From 7bd1849e46b36ceb61ebd5f79d436930359d7214 Mon Sep 17 00:00:00 2001
From: Moe Jette <jette1@llnl.gov>
Date: Thu, 26 Apr 2007 20:26:34 +0000
Subject: [PATCH] Fix bug which prevented srun from reporting to slurmctld the
 job's exit code.

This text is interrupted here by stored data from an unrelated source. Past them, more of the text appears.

`config.mk`:
```
export PLATFORM = sky130hd
export DESIGN_NAME = tcp_session_fsm
export DESIGN_NICKNAME = d
export VERILOG_FILES = /design/src/rtl/tcp_sess_pkg.sv /design/src/rtl/tcp_session_fsm_ts_clock.sv /design/src/rtl/tcp_session_fsm.sv
export SDC_FILE = /design/constraint.sdc
export NUM_CORES = 1
export LEC_CHECK = 0
export CAP_MARGIN = 20
export CORE_UTILIZATION = 35
export CTS_BUF_LIST = sky130_fd_sc_hd__clkbuf_8
export DETAILED_ROUTE_END_ITERATION = 16
export DONT_BUFFER_PORTS = 1
export SLEW_MARGIN = 10
export SYNTH_ARGS = -nofsm -noshare
export SYNTH_HDL_FRONTEND = slang
export SYNTH_SLANG_ARGS = --single-unit
```
`constraint.sdc`:
```
create_clock -name clk -period 5.6 [get_ports clk]
set_input_delay 1.68 -clock clk [delete_from_list [all_inputs] [get_ports clk]]
set_output_delay 1.68 -clock clk [all_outputs]
set_load 0.02 [all_outputs]
```
`src/rtl/tcp_sess_pkg.sv`:
```
`default_nettype none
// ============================================================================
//  Module      : tcp_sess_pkg
//  Description : Shared state codes, descriptor type codes and field widths
//                for the client-side TCP session tracker.
//  Revision    : 1.0 - initial release
// ============================================================================
package tcp_sess_pkg;

   localparam int SEQ_W  = 32;
   localparam int TS_W   = 32;
   localparam int DROP_W = 16;

   typedef enum logic [2:0] {
      ST_CLOSED   = 3'd0,
      ST_SYN_SENT = 3'd1,
      ST_ESTAB    = 3'd2,
      ST_FIN_WAIT = 3'd3,
      ST_LAST_ACK = 3'd4
   } state_e;

   typedef enum logic [1:0] {
      TX_SYN  = 2'd0,
      TX_ACK  = 2'd1,
      TX_FIN  = 2'd2,
      TX_RSVD = 2'd3
   } tx_type_e;

endpackage
`default_nettype wire

```
`src/rtl/tcp_session_fsm_ts_clock.sv`:
```
`default_nettype none
// ============================================================================
//  Module      : tcp_ts_clock
//  Description : Local TCP timestamp clock. A TS_DIV prescaler advances a
//                free-running 32-bit TSval counter once per TS_DIV cycles.
//  Revision    : 1.0 - initial release
// ============================================================================
module tcp_ts_clock
   import tcp_sess_pkg::*;
#(
   parameter int TS_DIV = 200_000
) (
   input  logic            clk,
   input  logic            resetn,
   output logic [TS_W-1:0] tsval
);

   localparam int                c_pre_w    = (TS_DIV > 1) ? $clog2(TS_DIV) : 1;
   localparam logic [c_pre_w-1:0] c_pre_last = c_pre_w'(TS_DIV - 1);

   logic [c_pre_w-1:0] pre_q, pre_d;
   logic [TS_W-1:0]    ts_q, ts_d;
   logic               tick;

   // Prescaler wraps after TS_DIV cycles and advances TSval on the wrap
   always_comb begin
      tick  = (pre_q == c_pre_last);
      pre_d = tick ? '0 : pre_q + c_pre_w'(1);
      ts_d  = tick ? ts_q + TS_W'(1) : ts_q;
   end

   // Prescaler and TSval registers
   always_ff @(posedge clk or negedge resetn) begin
      if (!resetn) begin
         pre_q <= '0;
         ts_q  <= '0;
      end else begin
         pre_q <= pre_d;
         ts_q  <= ts_d;
      end
   end

   assign tsval = ts_q;

endmodule
`default_nettype wire

```
`src/rtl/tcp_session_fsm.sv`:
```
`default_nettype none
// ============================================================================
//  Module      : tcp_session_fsm
//  Description : Client-side TCP connection tracker. Pops the flag checker's
//                segment FIFO, runs handshake / established / teardown,
//                issues transmit descriptors and owns SYN/FIN retransmission.
//  Revision    : 1.0 - initial release
// ============================================================================
module tcp_session_fsm
   import tcp_sess_pkg::*;
#(
   parameter logic [31:0] RTO_CYCLES = 32'd200_000_000,
   parameter int          MAX_RETRY  = 3,
   parameter int          TS_DIV     = 200_000
) (
   input  logic              clk,
   input  logic              resetn,
   input  logic              conn_open,
   input  logic              conn_close,
   input  logic [SEQ_W-1:0]  isn,
   input  logic              hand_shake_vld,
   input  logic              is_tcp_hand_shake,
   input  logic              is_tcp_ack,
   input  logic              is_tcp_fin,
   input  logic [SEQ_W-1:0]  seq_value,
   input  logic [SEQ_W-1:0]  ack_value,
   input  logic [TS_W-1:0]   ts_val,
   input  logic [TS_W-1:0]   ecr_val,
   output logic              rd_check,
   output logic              tx_vld,
   input  logic              tx_rdy,
   output logic [1:0]        tx_type,
   output logic [SEQ_W-1:0]  tx_seq,
   output logic [SEQ_W-1:0]  tx_ack,
   output logic [TS_W-1:0]   tx_tsval,
   output logic [TS_W-1:0]   tx_tsecr,
   output logic [2:0]        conn_state,
   output logic              conn_up,
   output logic              conn_fail,
   output logic [DROP_W-1:0] drop_cnt
);

   localparam int c_retry_w = $clog2(MAX_RETRY + 1);
   localparam logic [c_retry_w-1:0] c_retry_max = c_retry_w'(MAX_RETRY);
   // Emit cycle plus the one-cycle descriptor handshake are not counted by
   // the timer, so it is loaded two short to keep emit-to-emit at RTO_CYCLES.
   localparam logic [31:0] c_rto_load = RTO_CYCLES - 32'd2;

   state_e              state_q, state_d;
   logic [SEQ_W-1:0]    snd_nxt_q, snd_nxt_d;
   logic [SEQ_W-1:0]    rcv_nxt_q, rcv_nxt_d;
   logic [TS_W-1:0]     peer_ts_q, peer_ts_d;
   logic [31:0]         rto_q, rto_d;
   logic [c_retry_w-1:0] retry_q, retry_d;
   logic [DROP_W-1:0]   drop_cnt_q, drop_cnt_d;
   logic                tx_vld_q, tx_vld_d;
   tx_type_e            tx_type_q, tx_type_d;
   logic [SEQ_W-1:0]    tx_seq_q, tx_seq_d;
   logic [SEQ_W-1:0]    tx_ack_q, tx_ack_d;
   logic [TS_W-1:0]     tx_tsval_q, tx_tsval_d;
   logic [TS_W-1:0]     tx_tsecr_q, tx_tsecr_d;
   logic                conn_up_q, conn_up_d;
   logic                conn_fail_q, conn_fail_d;

   logic [TS_W-1:0]     ts_now;
   logic                timer_run, timer_exp;
   logic                emit, do_drop, load_timer;
   tx_type_e            emit_type;
   logic [SEQ_W-1:0]    emit_seq;
   // Peer TSecr is carried by the checker but not needed (no RTT estimation)
   logic                unused_ecr;

   assign unused_ecr = ^ecr_val;

   tcp_ts_clock #(
      .TS_DIV (TS_DIV)
   ) u_ts_clock (
      .clk    (clk),
      .resetn (resetn),
      .tsval  (ts_now)
   );

   // The FIFO is fall-through: popping is only blocked by a pending descriptor
   assign rd_check  = hand_shake_vld & ~tx_vld_q;
   assign timer_run = (state_q == ST_SYN_SENT) | (state_q == ST_FIN_WAIT) |
                      (state_q == ST_LAST_ACK);
   assign timer_exp = timer_run & ~tx_vld_q & (rto_q == '0);

   // Next-state, register updates and descriptor composition
   always_comb begin
      state_d     = state_q;
      snd_nxt_d   = snd_nxt_q;
      rcv_nxt_d   = rcv_nxt_q;
      peer_ts_d   = peer_ts_q;
      rto_d       = rto_q;
      retry_d     = retry_q;
      drop_cnt_d  = drop_cnt_q;
      tx_vld_d    = tx_vld_q;
      tx_type_d   = tx_type_q;
      tx_seq_d    = tx_seq_q;
      tx_ack_d    = tx_ack_q;
      tx_tsval_d  = tx_tsval_q;
      tx_tsecr_d  = tx_tsecr_q;
      conn_fail_d = 1'b0;
      emit        = 1'b0;
      emit_type   = TX_ACK;
      emit_seq    = snd_nxt_q;
      do_drop     = 1'b0;
      load_timer  = 1'b0;

      if (tx_vld_q && tx_rdy) begin
         tx_vld_d = 1'b0;
      end
      if (!tx_vld_q && (rto_q != '0)) begin
         rto_d = rto_q - 32'd1;
      end

      if (rd_check) begin
         // Any pop in a timed state restarts the timer, so pop beats expiry
         load_timer = timer_run;
         case (state_q)
            ST_SYN_SENT: begin
               if (!is_tcp_fin && is_tcp_hand_shake && (ack_value == snd_nxt_q)) begin
                  rcv_nxt_d = seq_value;
                  peer_ts_d = ts_val;
                  emit      = 1'b1;
                  emit_type = TX_ACK;
                  retry_d   = '0;
                  state_d   = ST_ESTAB;
               end else begin
                  do_drop = 1'b1;
               end
            end
            ST_ESTAB: begin
               if (is_tcp_fin) begin
                  // Our FIN consumes one sequence number, as on the close path
                  rcv_nxt_d  = seq_value;
                  emit       = 1'b1;
                  emit_type  = TX_FIN;
                  snd_nxt_d  = snd_nxt_q + SEQ_W'(1);
                  load_timer = 1'b1;
                  retry_d    = '0;
                  state_d    = ST_LAST_ACK;
               end else if (!is_tcp_hand_shake && is_tcp_ack) begin
                  rcv_nxt_d = seq_value;
                  snd_nxt_d = ack_value;
                  peer_ts_d = ts_val;
               end else begin
                  do_drop = 1'b1;
               end
            end
            ST_FIN_WAIT: begin
               if (is_tcp_fin) begin
                  rcv_nxt_d = seq_value;
                  emit      = 1'b1;
                  emit_type = TX_ACK;
                  state_d   = ST_CLOSED;
               end else if (!is_tcp_hand_shake && is_tcp_ack) begin
                  // snd_nxt is frozen so a FIN retransmit keeps its sequence
                  rcv_nxt_d = seq_value;
                  peer_ts_d = ts_val;
               end else begin
                  do_drop = 1'b1;
               end
            end
            ST_LAST_ACK: begin
               if (!is_tcp_fin && !is_tcp_hand_shake && is_tcp_ack) begin
                  state_d = ST_CLOSED;
               end else begin
                  do_drop = 1'b1;
               end
            end
            default: begin
               do_drop = 1'b1;
            end
         endcase
      end else if (timer_exp) begin
         if (retry_q == c_retry_max) begin
            conn_fail_d = 1'b1;
            retry_d     = '0;
            state_d     = ST_CLOSED;
         end else begin
            retry_d    = retry_q + c_retry_w'(1);
            emit       = 1'b1;
            emit_seq   = snd_nxt_q - SEQ_W'(1);
            load_timer = 1'b1;
            if (state_q == ST_SYN_SENT) begin
               emit_type = TX_SYN;
            end else begin
               emit_type = TX_FIN;
            end
         end
      end else if (!tx_vld_q && (state_q == ST_ESTAB) && conn_close) begin
         emit       = 1'b1;
         emit_type  = TX_FIN;
         snd_nxt_d  = snd_nxt_q + SEQ_W'(1);
         load_timer = 1'b1;
         retry_d    = '0;
         state_d    = ST_FIN_WAIT;
      end

      // Opening is independent of a same-cycle pop, which is simply dropped
      if (!tx_vld_q && (state_q == ST_CLOSED) && conn_open) begin
         snd_nxt_d  = isn + SEQ_W'(1);
         rcv_nxt_d  = '0;
         peer_ts_d  = '0;
         emit       = 1'b1;
         emit_type  = TX_SYN;
         emit_seq   = isn;
         load_timer = 1'b1;
         retry_d    = '0;
         state_d    = ST_SYN_SENT;
      end

      if (do_drop && (drop_cnt_q != '1)) begin
         drop_cnt_d = drop_cnt_q + DROP_W'(1);
      end
      if (load_timer) begin
         rto_d = c_rto_load;
      end
      // Descriptor fields are sampled from the post-update connection state
      if (emit) begin
         tx_vld_d   = 1'b1;
         tx_type_d  = emit_type;
         tx_seq_d   = emit_seq;
         tx_ack_d   = rcv_nxt_d;
         tx_tsval_d = ts_now;
         tx_tsecr_d = peer_ts_d;
      end
      conn_up_d = (state_d == ST_ESTAB);
   end

   // Connection state, counters and registered outputs
   always_ff @(posedge clk or negedge resetn) begin
      if (!resetn) begin
         state_q     <= ST_CLOSED;
         snd_nxt_q   <= '0;
         rcv_nxt_q   <= '0;
         peer_ts_q   <= '0;
         rto_q       <= '0;
         retry_q     <= '0;
         drop_cnt_q  <= '0;
         tx_vld_q    <= 1'b0;
         tx_type_q   <= TX_SYN;
         tx_seq_q    <= '0;
         tx_ack_q    <= '0;
         tx_tsval_q  <= '0;
         tx_tsecr_q  <= '0;
         conn_up_q   <= 1'b0;
         conn_fail_q <= 1'b0;
      end else begin
         state_q     <= state_d;
         snd_nxt_q   <= snd_nxt_d;
         rcv_nxt_q   <= rcv_nxt_d;
         peer_ts_q   <= peer_ts_d;
         rto_q       <= rto_d;
         retry_q     <= retry_d;
         drop_cnt_q  <= drop_cnt_d;
         tx_vld_q    <= tx_vld_d;
         tx_type_q   <= tx_type_d;
         tx_seq_q    <= tx_seq_d;
         tx_ack_q    <= tx_ack_d;
         tx_tsval_q  <= tx_tsval_d;
         tx_tsecr_q  <= tx_tsecr_d;
         conn_up_q   <= conn_up_d;
         conn_fail_q <= conn_fail_d;
      end
   end

   assign tx_vld     = tx_vld_q;
   assign tx_type    = tx_type_q;
   assign tx_seq     = tx_seq_q;
   assign tx_ack     = tx_ack_q;
   assign tx_tsval   = tx_tsval_q;
   assign tx_tsecr   = tx_tsecr_q;
   assign conn_state = state_q;
   assign conn_up    = conn_up_q;
   assign conn_fail  = conn_fail_q;
   assign drop_cnt   = drop_cnt_q;

endmodule
`default_nettype wire

```
==> run metrics, run 1 <==
CTS Root Cell=clkbuf_8; nets@finish=1978; main flop type after synthesis=dfrtp_1; cell leakage power=~8.5 nW; die height=around 220 um; final setup vio count=0; R2R Path Start=conn_state[0]; worst hold path endpoint=u_ts_clock.tsval[31]; commonest non-fill, non-tap cell in the layout=dfrtp_1; # Post-CTS Setup Buffers=0; Yosys warning total=0; TritonRoute pass-1 iters=6; PwrDens=459 nW/um^2; Die Wd=223 um; Worst Skew=0.0431 ns; worst-margin pin slew=1.11 ns; Area Growth Syn to Fin=11.0%; Syn Inst Count=1834; synth unique cells=between 70 and 80; final worst path period need=3.93 ns; via count=13700; CTS sink cnt=between 300 and 400; period utilisation layout=70.2%; Max Slew Vio Count=0; share of cells above drive strength 1=roughly 8.8%; Ports=322; mapped cell area=17100 um^2; Mapped Nets=2011; gpl congestion=roughly 0.9; total gr overflow=0; CTS tree=yes; largest net degree at the start of global routing=333; Core ar.=48000 um^2; placed insts=between 2000 and 2500; Vias per Instance=5.57; post-synth top area cell=dfrtp_1; Seq/Total Area, Yosys=48.5%; clock slew at reported path FFs=0.06 ns; Worst EP arrival=4.39 ns; post-cts hold buffer count=0; initial antenna violation count=2; Hold Crit Depth=1; wire per inst=20.6 um; PortBufs=0; CTS buffer count=61; Synth area leaders=dfrtp_1 48%, nand2_1 6.9%, xor2_1 4.7%; Reg-to-Reg End=tx_tsval[23]; outcome=finished clean; DRC=0; Synth async-reset ratio=100%; Critical Path RT=6.06 ns; 1st-iter DRT viols=1133; multi-input logic area=roughly 8200 um^2; post-cts gate resize count=0; die area=49800 um^2; Core Util, Final=39.6%; Clk Latency, worst-skew pair=0.65 ns; Post-synth EDFFs=0; number of global-route vias before repair=around 14000; Non-Filler Instances=2467; Site Rows=80; Reg2Reg Setup Slack=~1.9 ns; Max Fclk=254 MHz; crit path kind=in -> reg; crit-path max FO=32; RSZ-0062 raised after global routing=false; clk buf depth=3; Worst Setup End Kind=flip-flop; final wirelength=a little over 50 mm; Final Hold Fails=0; first-pass GRT wire length=79.2 mm; critical hold path startpoint=u_ts_clock.tsval[31]; worst hold path type=reg -> reg; Layout fillers=4779; All-Layer GR Usage=approximately a fifth; R2R depth=9; DP HPWL=~35 mm; setup_tns=0 ns; max_cap viols=0; H-tree depth=2; Yosys top cell area share=48.5%; starting utilization of the core area=35.7%; antenna-violating nets left=0; Max VDD drop=209 uV; CP Launch Type=primary input; Avg Inst Size Synth=between 9 and 10 um^2; Max-slew headroom=25.3%; commonest non-fill, non-tap cells in the layout=332 x dfrtp_1, 315 x nand2_1, 191 x nor2_1; Register Area=8310 um^2; Seq cells post-synth=332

Applies only to non-batch jobs. and the bad exit code was
 only reported by "scontrol show jobs" (the exit code in accounting data was
 correct).

---
 src/srun/srun.c     |  4 ++--
 src/srun/srun_job.c | 29 +++++++++++++----------------
 src/srun/srun_job.h |  3 ++-
 3 files changed, 17 insertions(+), 19 deletions(-)

diff --git a/src/srun/srun.c b/src/srun/srun.c
index e2239510f7e..60bdd19c92d 100644
--- a/src/srun/srun.c
+++ b/src/srun/srun.c
@@ -421,6 +421,7 @@ int srun(int ac, char **av)
 	
 	/* have to check if job was cancelled here just to make sure 
 	   state didn't change when we were waiting for the message thread */
+	exitcode = set_job_rc(job);
 	if (job->state == SRUN_JOB_CANCELLED) {
 		info("Cancelling job");
 		srun_job_destroy(job, NO_VAL);
@@ -428,7 +429,7 @@ int srun(int ac, char **av)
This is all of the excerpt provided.